Autism characterized by impaired social interactions reduced verbal and non-verbal communication and stereotyped behavior and activities. These symptoms appear in early childhood and impair or limit everyday functioning.
Autism and genetics
Researchers believe that both environment and genetics play a role in autism. It is a matter of great concern that the rates of ASD have been increasing without an understanding of the underlying causes. Several studies of individuals with autism have found variations in the growth of several parts of the brain. Studies suggest that disruptions in natural brain growth in early development can be a cause of autism. Imperfect genes that control the development of the brain and manage the communication between brain cells can be the reason of these disruptions. Premature birth can increase the risk of autism. Gene function and development can also depend on environmental factors, but no particular environmental reasons have yet been delineated
The incidence of autism can be traced to heredity; that is it passes on from parents to offsprings. If a disease is heritable then its origin can be traced to genes. Scientists have determined the number of genetic reasons associated with autism. Although the relationship between genes and autism is complex; it is still unclear whether the condition is caused by interaction of multiple genes or the result of mutations that can have major effect
Statistics shows that 1 in every 166 people have autism. In parents having one child with autism, the risk for next child with autism is only 2-6%. But, if a single gene was the responsible for autism then the possibility of next child with autism would be 25-50%.

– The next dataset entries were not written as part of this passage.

==> config.mk <==
export PLATFORM = sky130hd
export DESIGN_NAME = fsg_glitch_guard
export DESIGN_NICKNAME = d
export VERILOG_FILES = /design/src/rtl/fsg_pkg.sv /design/src/rtl/fsg_sync.sv /design/src/rtl/fsg_edge.sv /design/src/rtl/fsg_hold.sv /design/src/rtl/fsg_glitch_guard.sv
export SDC_FILE = /design/constraint.sdc
export NUM_CORES = 1
export LEC_CHECK = 0
export ABC_AREA = 1
export BUFFER_PORTS_ARGS = -buffer_cell sky130_fd_sc_hd__buf_2
export CAP_MARGIN = 20
export CORE_AREA = 2 2 39 41
export DETAILED_ROUTE_END_ITERATION = 6
export DIE_AREA = 0 0 41 43
export PLACE_DENSITY = 0.45
export SETUP_SLACK_MARGIN = 0.02
export SLEW_MARGIN = 0
export SYNTH_ARGS = -nofsm -noshare
export SYNTH_HDL_FRONTEND = slang
export SYNTH_SLANG_ARGS = --single-unit
==> constraint.sdc <==
create_clock -name clk -period 1.1 [get_ports clk]
set_clock_uncertainty 0.2 [all_clocks]
set_input_delay 0.055 -clock clk [delete_from_list [all_inputs] [get_ports clk]]
set_output_delay 0.055 -clock clk [all_outputs]
set_load 0.005 [all_outputs]
==> src/rtl/fsg_pkg.sv <==
// Package: shared types for the feedback switch glitch guard.
// Assumes: nothing; it holds only type definitions.
package fsg_pkg;

    // Which transition an edge detector instance reports.
    typedef enum logic {
        EDGE_RISE = 1'b0,
        EDGE_FALL = 1'b1
    } edge_kind_e;

    // Held correction request; at most one field is high at a time.
    typedef struct packed {
        logic shorten;
        logic lengthen;
    } corr_req_t;

endpackage

==> src/rtl/fsg_sync.sv <==
// Module: fsg_sync
// Carries an asynchronous level into the clk domain through a chain of
// STAGES flops. Assumes the source stays stable for longer than one clk
// period, so that each level is captured. The reset value is 0.
module fsg_sync #(
    parameter int STAGES = 2
) (
    input  logic clk,
    input  logic rst_n,
    input  logic async_i,
    output logic sync_o
);
    localparam int LAST = STAGES - 1;

    logic [LAST:0] chain_q;

    // Purpose: capture the asynchronous input in the first flop.
    always_ff @(posedge clk) begin
        if (!rst_n) chain_q[0] <= 1'b0;
        else        chain_q[0] <= async_i;
    end

    // Purpose: shift the captured value through the remaining stages.
    generate
        for (genvar g = 1; g < STAGES; g++) begin : g_stage
            always_ff @(posedge clk) begin
                if (!rst_n) chain_q[g] <= 1'b0;
                else        chain_q[g] <= chain_q[g-1];
            end
        end
    endgenerate

    assign sync_o = chain_q[LAST];
endmodule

And if parents have two autistic children then the chances of having third one with autism are expected to be around 35%. This indicates that several genes are involved in the process. It is not as strange as it sounds. DNA (Deoxyribonucleic Acid) can and does vary from one generation to another.
Usually, the differences aren't significant but sometimes they are. For example, seven out of eight cases of dwarfism (condition of short stature) are the result of entirely new DNA changes.

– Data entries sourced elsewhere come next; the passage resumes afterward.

**src/rtl/mfp_pkg.sv**
```systemverilog
// Shared types and register addresses for the windowed message queue pair.
// Assumes a 6-bit word address and 32-bit host data.
package mfp_pkg;
    typedef struct packed {
        logic [31:0] ident;
        logic [3:0]  len;
        logic [63:0] payload;
    } mfp_txmsg_t;

    typedef struct packed {
        logic [31:0] ident;
        logic [3:0]  len;
        logic [63:0] payload;
        logic [15:0] stamp;
    } mfp_rxmsg_t;

    localparam int TX_W = $bits(mfp_txmsg_t);
    localparam int RX_W = $bits(mfp_rxmsg_t);

    localparam logic [5:0] A_TXID    = 6'h00;
    localparam logic [5:0] A_TXLEN   = 6'h01;
    localparam logic [5:0] A_TXDLO   = 6'h02;
    localparam logic [5:0] A_TXDHI   = 6'h03;
    localparam logic [5:0] A_RXID    = 6'h04;
    localparam logic [5:0] A_RXLEN   = 6'h05;
    localparam logic [5:0] A_RXDLO   = 6'h06;
    localparam logic [5:0] A_RXDHI   = 6'h07;
    localparam logic [5:0] A_RXSTAMP = 6'h08;
    localparam logic [5:0] A_TXCTL   = 6'h09;
    localparam logic [5:0] A_RXCTL   = 6'h0A;
    localparam logic [5:0] A_TXPTR   = 6'h0B;
    localparam logic [5:0] A_RXPTR   = 6'h0C;
    localparam logic [5:0] A_IE      = 6'h0D;
    localparam logic [5:0] A_IS      = 6'h0E;

    localparam logic [7:0] PTR_ADVANCE = 8'hFF;
    localparam int IRQ_TX_BIT = 3;
    localparam int IRQ_RX_BIT = 4;
endpackage

```
**src/rtl/mfp_fifo.sv**
```systemverilog
// Circular message queue with occupancy count and synchronous flush.
// Assumes: push when full and pop when empty are dropped; flush beats both.
module mfp_fifo #(
    parameter int DEPTH = 4,
    parameter int W     = 8
) (
    input  logic                         clk,
    input  logic                         rst_n,
    input  logic                         flush,
    input  logic                         push,
    input  logic [W-1:0]                 din,
    input  logic                         pop,
    output logic [W-1:0]                 head,
    output logic [$clog2(DEPTH+1)-1:0]   count,
    output logic                         full,
    output logic                         empty
);
    localparam int AW = (DEPTH > 1) ? $clog2(DEPTH) : 1;
    localparam int CW = $clog2(DEPTH+1);

    logic [W-1:0]  slot [DEPTH];
    logic [AW-1:0] wr_ptr, rd_ptr;
    logic          do_push, do_pop;

    function automatic logic [AW-1:0] step(input logic [AW-1:0] p);
        return (p == AW'(DEPTH-1)) ? '0 : p + 1'b1;
    endfunction

    assign full    = (count == CW'(DEPTH));
    assign empty   = (count == '0);
    assign do_push = push && !full;
    assign do_pop  = pop && !empty;
    assign head    = slot[rd_ptr];

    // Storage write: place accepted entries at the write pointer.
    always_ff @(posedge clk) begin
        if (do_push && !flush) slot[wr_ptr] <= din;
    end

    // Pointer and occupancy bookkeeping, cleared by reset or flush.
    always_ff @(posedge clk) begin
        if (!rst_n || flush) begin
            wr_ptr <= '0;
            rd_ptr <= '0;
            count  <= '0;
        end else begin
            if (do_push) wr_ptr <= step(wr_ptr);
            if (do_pop)  rd_ptr <= step(rd_ptr);
            if (do_push && !do_pop)      count <= count + 1'b1;
            else if (do_pop && !do_push) count <= count - 1'b1;
        end
    end

    // a push into a full queue changes nothing.
    a_r3_full_push_dropped: assert property (@(posedge clk) disable iff (!rst_n)
        full && push && !pop && !flush |=> count == $past(count));
    // a pop on an empty queue leaves it empty.
    a_r5_empty_pop_ignored: assert property (@(posedge clk) disable iff (!rst_n)
        empty && pop && !push && !flush |=> empty);
    // simultaneous accepted push and pop keep occupancy.
    a_r9_push_pop_same_cycle: assert property (@(posedge clk) disable iff (!rst_n)
        push && pop && !full && !empty && !flush |=> count == $past(count));
    // a flush empties the queue on the next edge.
    a_r8_flush_empties: assert property (@(posedge clk) disable iff (!rst_n)
        flush |=> empty);
endmodule

```
**src/rtl/mfp_irq.sv**
```systemverilog
// Interrupt enable and status pair. Only the transmit and receive event bits
// exist. A status write clears the bits written as zero. A new event wins over
// a clear in the same cycle, and events set status only when enabled.
module mfp_irq
    import mfp_pkg::*;
(
    input  logic       clk,
    input  logic       rst_n,
    input  logic       ie_we,
    input  logic       is_we,
    input  logic [7:0] wdata,
    input  logic       tx_evt,
    input  logic       rx_evt,
    output logic [7:0] ie,
    output logic [7:0] is,
    output logic       irq
);
    localparam logic [7:0] IMPL = (8'd1 << IRQ_TX_BIT) | (8'd1 << IRQ_RX_BIT);

    logic [7:0] evt, keep;

    assign evt  = ({7'd0, tx_evt} << IRQ_TX_BIT) | ({7'd0, rx_evt} << IRQ_RX_BIT);
    assign keep = is_we ? (is & wdata) : is;
    assign irq  = |is;

    // Enable register: host-written, unimplemented bits read zero.
    always_ff @(posedge clk) begin
        if (!rst_n)     ie <= '0;
        else if (ie_we) ie <= wdata & IMPL;
    end

    // Status register: clear-by-zero writes merged with gated events.
    always_ff @(posedge clk) begin
        if (!rst_n) is <= '0;
        else        is <= (keep | (evt & ie)) & IMPL;
    end

    // an enabled transmit event sets its status bit.
    a_r6_tx_event_sets: assert property (@(posedge clk) disable iff (!rst_n)
        tx_evt && ie[IRQ_TX_BIT] |=> is[IRQ_TX_BIT]);
    // a disabled receive event cannot raise its bit from zero.
    a_r6_rx_gated: assert property (@(posedge clk) disable iff (!rst_n)
        !is[IRQ_RX_BIT] && !ie[IRQ_RX_BIT] |=> !is[IRQ_RX_BIT]);
    // writing one to a set bit keeps it.
    a_r7_one_keeps: assert property (@(posedge clk) disable iff (!rst_n)
        is_we && wdata[IRQ_TX_BIT] && is[IRQ_TX_BIT] |=> is[IRQ_TX_BIT]);
    // an enabled event beats a simultaneous clearing write.
    a_r7_event_wins: assert property (@(posedge clk) disable iff (!rst_n)
        is_we && !wdata[IRQ_RX_BIT] && rx_evt && ie[IRQ_RX_BIT] |=> is[IRQ_RX_BIT]);
endmodule

```
**src/rtl/mfp_top.sv**
```systemverilog
// Windowed transmit/receive message queue pair with register access.
// Assumes single-cycle host writes, combinational host reads, and that the
// drain/push ports act as the bus engine. Disabled queues are held flushed.
module mfp_top
    import mfp_pkg::*;
#(
    parameter int DEPTH = 4
) (
    input  logic        clk,
    input  logic        rst_n,
    input  logic        host_we,
    input  logic [5:0]  host_waddr,
    input  logic [31:0] host_wdata,
    input  logic [5:0]  host_raddr,
    output logic [31:0] host_rdata,
    output logic        tx_valid,
    output logic [31:0] tx_ident,
    output logic [3:0]  tx_len,
    output logic [63:0] tx_payload,
    input  logic        tx_take,
    input  logic        rx_push,
    input  logic [31:0] rx_ident,
    input  logic [3:0]  rx_len,
    input  logic [63:0] rx_payload,
    input  logic [15:0] rx_stamp,
    output logic        irq
);
    localparam int CW = $clog2(DEPTH+1);

    logic [31:0] win_id;
    logic [3:0]  win_len;
    logic [63:0] win_data;
    logic        tx_en, rx_en, tx_ovf;
    logic        commit, advance;
    logic        tx_full, tx_empty, rx_full, rx_empty;
    logic [CW-1:0] tx_cnt, rx_cnt;
    logic [2:0]  tx_cnt3;
    mfp_txmsg_t  tx_in, tx_head;
    mfp_rxmsg_t  rx_in, rx_head;
    logic        tx_evt, rx_evt;
    logic [7:0]  ie, is;

    assign commit  = host_we && host_waddr == A_TXPTR && host_wdata[7:0] == PTR_ADVANCE && tx_en;
    assign advance = host_we && host_waddr == A_RXPTR && host_wdata[7:0] == PTR_ADVANCE && rx_en;
    assign tx_in   = '{ident: win_id, len: win_len, payload: win_data};
    assign rx_in   = '{ident: rx_ident, len: rx_len, payload: rx_payload, stamp: rx_stamp};
    assign tx_evt  = tx_take && tx_valid;
    assign rx_evt  = rx_push && rx_en && !rx_full;
    assign tx_cnt3 = 3'(tx_cnt);

    // Transmit staging window: host fills it before a commit.
    always_ff @(posedge clk) begin
        if (!rst_n) begin
            win_id   <= '0;
            win_len  <= '0;
            win_data <= '0;
        end else if (host_we) begin
            case (host_waddr)
                A_TXID:  win_id          <= host_wdata;
                A_TXLEN: win_len         <= host_wdata[3:0];
                A_TXDLO: win_data[31:0]  <= host_wdata;
                A_TXDHI: win_data[63:32] <= host_wdata;
                default: ;
            endcase
        end
    end

    // Queue enables: bit 0 of each control register.
    always_ff @(posedge clk) begin
        if (!rst_n) begin
            tx_en <= 1'b0;
            rx_en <= 1'b0;
        end else if (host_we) begin
            if (host_waddr == A_TXCTL) tx_en <= host_wdata[0];
            if (host_waddr == A_RXCTL) rx_en <= host_wdata[0];
        end
    end

    // Sticky overflow: set by a commit into a full queue, cleared while disabled.
    always_ff @(posedge clk) begin
        if (!rst_n || !tx_en)    tx_ovf <= 1'b0;
        else if (commit && tx_full) tx_ovf <= 1'b1;
    end

    mfp_fifo #(.DEPTH(DEPTH), .W(TX_W)) u_txq (
        .clk(clk), .rst_n(rst_n), .flush(!tx_en),
        .push(commit), .din(tx_in), .pop(tx_take), .head(tx_head),
        .count(tx_cnt), .full(tx_full), .empty(tx_empty)
    );

    mfp_fifo #(.DEPTH(DEPTH), .W(RX_W)) u_rxq (
        .clk(clk), .rst_n(rst_n), .flush(!rx_en),
        .push(rx_push && rx_en), .din(rx_in), .pop(advance), .head(rx_head),
        .count(rx_cnt), .full(rx_full), .empty(rx_empty)
    );

    mfp_irq u_irq (
        .clk(clk), .rst_n(rst_n),
        .ie_we(host_we && host_waddr == A_IE),
        .is_we(host_we && host_waddr == A_IS),
        .wdata(host_wdata[7:0]),
        .tx_evt(tx_evt), .rx_evt(rx_evt),
        .ie(ie), .is(is), .irq(irq)
    );

    assign tx_valid   = !tx_empty;
    assign tx_ident   = tx_head.ident;
    assign tx_len     = tx_head.len;
    assign tx_payload = tx_head.payload;

    // Host read multiplexer.
    always_comb begin
        case (host_raddr)
            A_TXID:    host_rdata = win_id;
            A_TXLEN:   host_rdata = {28'd0, win_len};
            A_TXDLO:   host_rdata = win_data[31:0];
            A_TXDHI:   host_rdata = win_data[63:32];
            A_RXID:    host_rdata = rx_head.ident;
            A_RXLEN:   host_rdata = {28'd0, rx_head.len};
            A_RXDLO:   host_rdata = rx_head.payload[31:0];
            A_RXDHI:   host_rdata = rx_head.payload[63:32];
            A_RXSTAMP: host_rdata = {16'd0, rx_head.stamp};
            A_TXCTL:   host_rdata = {26'd0, tx_ovf, 1'b0, tx_cnt3, tx_en};
            A_RXCTL:   host_rdata = {24'd0, rx_empty, 6'd0, rx_en};
            A_IE:      host_rdata = {24'd0, ie};
            A_IS:      host_rdata = {24'd0, is};
            default:   host_rdata = '0;
        endcase
    end

    // overflow only falls after TX was disabled.
    a_r3_ovf_sticky: assert property (@(posedge clk) disable iff (!rst_n)
        $fell(tx_ovf) |-> !$past(tx_en));
    // a queue disabled for two cycles offers nothing to the drain.
    a_r8_disabled_no_valid: assert property (@(posedge clk) disable iff (!rst_n)
        !tx_en && !$past(tx_en) |-> !tx_valid);
    // a commit into a non-full queue makes an entry available.
    a_r2_commit_visible: assert property (@(posedge clk) disable iff (!rst_n)
        commit && !tx_full |=> tx_valid);
    // irq follows the status bits.
    a_r6_irq_line: assert property (@(posedge clk) disable iff (!rst_n)
        irq == (is != 8'd0));
endmodule

```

To analyze these variations in DNA, a team of scientists compared the DNA of children with autism to their parents. The researchers determined that at least 10% of the children had extra or missing DNA compared to their parents. These changes in DNA may be a reason for the autism in children.

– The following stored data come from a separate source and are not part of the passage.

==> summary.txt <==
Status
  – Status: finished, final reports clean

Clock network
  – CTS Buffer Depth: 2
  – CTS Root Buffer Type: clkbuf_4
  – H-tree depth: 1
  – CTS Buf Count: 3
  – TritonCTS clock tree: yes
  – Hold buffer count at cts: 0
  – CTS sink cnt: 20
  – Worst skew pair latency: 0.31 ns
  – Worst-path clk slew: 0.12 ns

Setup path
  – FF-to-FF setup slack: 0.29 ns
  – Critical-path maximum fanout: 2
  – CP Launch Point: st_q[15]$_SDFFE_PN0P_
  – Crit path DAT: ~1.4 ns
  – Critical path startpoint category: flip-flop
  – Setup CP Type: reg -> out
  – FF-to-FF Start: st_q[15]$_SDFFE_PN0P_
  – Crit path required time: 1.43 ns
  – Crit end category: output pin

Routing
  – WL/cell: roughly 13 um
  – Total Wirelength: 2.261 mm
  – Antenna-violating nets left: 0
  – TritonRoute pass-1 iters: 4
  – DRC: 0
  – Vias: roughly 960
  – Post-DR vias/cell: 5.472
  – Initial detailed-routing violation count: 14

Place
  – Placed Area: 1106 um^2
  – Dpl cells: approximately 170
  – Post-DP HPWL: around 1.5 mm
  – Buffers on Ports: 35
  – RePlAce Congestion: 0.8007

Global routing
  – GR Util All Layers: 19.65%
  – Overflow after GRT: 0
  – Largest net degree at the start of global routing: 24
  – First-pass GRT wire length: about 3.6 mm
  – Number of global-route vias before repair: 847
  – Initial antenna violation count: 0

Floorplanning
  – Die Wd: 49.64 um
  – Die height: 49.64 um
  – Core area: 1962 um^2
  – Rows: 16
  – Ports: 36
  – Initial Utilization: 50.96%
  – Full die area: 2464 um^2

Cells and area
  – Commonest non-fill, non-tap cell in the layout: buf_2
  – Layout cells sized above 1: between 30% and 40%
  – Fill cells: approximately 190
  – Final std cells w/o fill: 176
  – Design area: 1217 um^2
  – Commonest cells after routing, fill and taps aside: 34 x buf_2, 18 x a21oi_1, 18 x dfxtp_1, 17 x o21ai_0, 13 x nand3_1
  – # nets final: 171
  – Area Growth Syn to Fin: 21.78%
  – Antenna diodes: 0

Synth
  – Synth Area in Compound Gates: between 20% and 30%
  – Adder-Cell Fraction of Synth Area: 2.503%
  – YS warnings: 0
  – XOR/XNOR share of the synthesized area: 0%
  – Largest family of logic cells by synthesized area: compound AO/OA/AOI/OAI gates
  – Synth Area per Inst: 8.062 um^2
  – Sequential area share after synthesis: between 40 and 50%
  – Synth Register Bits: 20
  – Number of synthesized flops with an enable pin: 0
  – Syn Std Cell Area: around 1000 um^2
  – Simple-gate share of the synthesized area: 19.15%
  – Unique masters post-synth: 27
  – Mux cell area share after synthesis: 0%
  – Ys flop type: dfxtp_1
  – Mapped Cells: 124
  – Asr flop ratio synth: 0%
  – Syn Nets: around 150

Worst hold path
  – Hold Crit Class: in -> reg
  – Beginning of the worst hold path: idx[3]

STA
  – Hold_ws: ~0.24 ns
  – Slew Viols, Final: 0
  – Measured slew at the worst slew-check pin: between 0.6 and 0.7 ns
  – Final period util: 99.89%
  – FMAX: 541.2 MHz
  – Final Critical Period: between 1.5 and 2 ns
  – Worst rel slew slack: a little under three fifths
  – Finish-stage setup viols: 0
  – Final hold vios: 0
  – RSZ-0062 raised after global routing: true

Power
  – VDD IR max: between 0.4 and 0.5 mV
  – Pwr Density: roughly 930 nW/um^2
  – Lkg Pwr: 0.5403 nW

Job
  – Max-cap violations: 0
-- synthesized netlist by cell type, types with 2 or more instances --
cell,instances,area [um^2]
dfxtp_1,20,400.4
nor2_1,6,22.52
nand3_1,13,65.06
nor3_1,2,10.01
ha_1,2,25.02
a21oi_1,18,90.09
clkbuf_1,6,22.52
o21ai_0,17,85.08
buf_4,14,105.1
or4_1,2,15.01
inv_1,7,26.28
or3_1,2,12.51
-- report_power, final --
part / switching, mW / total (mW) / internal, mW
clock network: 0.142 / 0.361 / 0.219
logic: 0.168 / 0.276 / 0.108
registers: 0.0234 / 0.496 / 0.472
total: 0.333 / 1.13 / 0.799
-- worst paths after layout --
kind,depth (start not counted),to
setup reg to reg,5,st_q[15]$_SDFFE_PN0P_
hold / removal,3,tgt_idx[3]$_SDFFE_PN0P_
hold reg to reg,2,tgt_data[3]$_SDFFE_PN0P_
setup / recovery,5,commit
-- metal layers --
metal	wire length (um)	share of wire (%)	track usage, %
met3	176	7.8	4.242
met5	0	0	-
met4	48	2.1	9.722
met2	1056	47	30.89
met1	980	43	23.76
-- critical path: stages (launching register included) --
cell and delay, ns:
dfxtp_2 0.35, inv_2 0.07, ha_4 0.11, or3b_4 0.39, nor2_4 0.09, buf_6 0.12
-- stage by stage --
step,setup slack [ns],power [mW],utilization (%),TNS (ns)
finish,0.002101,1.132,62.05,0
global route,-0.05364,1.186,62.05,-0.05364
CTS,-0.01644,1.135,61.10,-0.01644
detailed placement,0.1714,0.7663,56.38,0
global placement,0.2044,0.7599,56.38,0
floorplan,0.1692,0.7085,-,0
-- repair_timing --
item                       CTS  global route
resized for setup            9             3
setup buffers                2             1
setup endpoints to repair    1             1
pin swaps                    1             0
## src/rtl/sdr_colgen_pkg.sv

```systemverilog
package sdr_colgen_pkg;

    localparam logic [2:0] BLC_ONE   = 3'b000;
    localparam logic [2:0] BLC_TWO   = 3'b001;
    localparam logic [2:0] BLC_FOUR  = 3'b010;
    localparam logic [2:0] BLC_EIGHT = 3'b011;
    localparam logic [2:0] BLC_PAGE  = 3'b111;

    // low-bit mask of a fixed burst (length minus one)
    function automatic logic [2:0] fixed_mask(input logic [2:0] code);
        case (code)
            BLC_TWO:   fixed_mask = 3'd1;
            BLC_FOUR:  fixed_mask = 3'd3;
            BLC_EIGHT: fixed_mask = 3'd7;
            default:   fixed_mask = 3'd0;
        endcase
    endfunction

endpackage

```

## src/rtl/sdr_bl_decode.sv

```systemverilog
module sdr_bl_decode
    import sdr_colgen_pkg::*;
#(
    parameter int COL_W = 9
) (
    input  logic [2:0]       code,
    input  logic             is_wr,
    input  logic             single_wr,
    output logic [COL_W-1:0] mask,
    output logic             full
);
    logic force_one;

    always_comb begin
        force_one = is_wr && single_wr;
        full      = !force_one && (code == BLC_PAGE);
        if (force_one) begin
            mask = '0;
        end else if (full) begin
            mask = '1;
        end else begin
            mask = {{(COL_W-3){1'b0}}, fixed_mask(code)};
        end
    end
endmodule

```

## src/rtl/sdr_col_calc.sv

```systemverilog
module sdr_col_calc #(
    parameter int COL_W = 9
) (
    input  logic [COL_W-1:0] base,
    input  logic [COL_W-1:0] beat,
    input  logic [COL_W-1:0] mask,
    input  logic             ilv,
    output logic [COL_W-1:0] col
);
    logic [COL_W-1:0] sum;

    assign sum = base + beat;

    for (genvar b = 0; b < COL_W; b++) begin : g_bit
        always_comb begin
            if (!mask[b]) begin
                col[b] = base[b];
            end else if (ilv) begin
                col[b] = base[b] ^ beat[b];
            end else begin
                col[b] = sum[b];
            end
        end
    end
endmodule

```

## src/rtl/sdr_burst_colgen.sv

```systemverilog
module sdr_burst_colgen #(
    parameter int COL_W = 9
) (
    input  logic             clk,
    input  logic             rst_n,
    input  logic             ce,
    input  logic             start,
    input  logic [COL_W-1:0] start_col,
    input  logic             start_wr,
    input  logic [2:0]       bl_code,
    input  logic             ilv_mode,
    input  logic             single_wr,
    input  logic             burst_stop,
    input  logic             pre_term,
    output logic [COL_W-1:0] col_addr,
    output logic             col_valid,
    output logic             col_last
);
    typedef struct packed {
        logic [COL_W-1:0] base;
        logic [COL_W-1:0] beat;
        logic [COL_W-1:0] mask;
        logic             full;
        logic             ilv;
        logic             valid;
        logic             last;
    } burst_st_t;

    burst_st_t        st_d, st_q;
    logic [COL_W-1:0] col_d, col_q;
    logic [COL_W-1:0] dec_mask;
    logic             dec_full;

    sdr_bl_decode #(.COL_W(COL_W)) dec_i (
        .code      (bl_code),
        .is_wr     (start_wr),
        .single_wr (single_wr),
        .mask      (dec_mask),
        .full      (dec_full)
    );

    sdr_col_calc #(.COL_W(COL_W)) calc_i (
        .base (st_d.base),
        .beat (st_d.beat),
        .mask (st_d.mask),
        .ilv  (st_d.ilv),
        .col  (col_d)
    );

    always_comb begin
        st_d = st_q;
        if (ce) begin
            if (start) begin
                st_d.base  = start_col;
                st_d.beat  = '0;
                st_d.mask  = dec_mask;
                st_d.full  = dec_full;
                st_d.ilv   = ilv_mode && !dec_full;
                st_d.valid = 1'b1;
            end else if (burst_stop || pre_term) begin
                st_d.valid = 1'b0;
            end else if (st_q.valid) begin
                if (st_q.last) begin
                    st_d.valid = 1'b0;
                end else begin
                    st_d.beat = st_q.beat + 1'b1;
                end
            end
        end
        st_d.last = st_d.valid && !st_d.full && (st_d.beat == st_d.mask);
    end

    always_ff @(posedge clk or negedge rst_n) begin
        if (!rst_n) begin
            st_q  <= '0;
            col_q <= '0;
        end else begin
            st_q  <= st_d;
            col_q <= col_d;
        end
    end

    assign col_addr  = col_q;
    assign col_valid = st_q.valid;
    assign col_last  = st_q.last;
endmodule

```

How do the researchers find the changes in DNA from one generation to another?
One can’t just check 6 billion letters of DNA of kids and their parents to identify the causes. This is costly and time-consuming too.
What the researchers decided to look at were big changes in DNA. Usually, scientists focus on minor differences: differences in one letter or couple of the code.
Then they realized that the major changes are important too. For example, major changes like missing of big chunks of DNA or any duplication.
The scientists divided the families into three groups. The first group had 99 families without any children with autism. Next group had 188 families who had one autistic child. And the last group had 47 families with more than one kid with autism.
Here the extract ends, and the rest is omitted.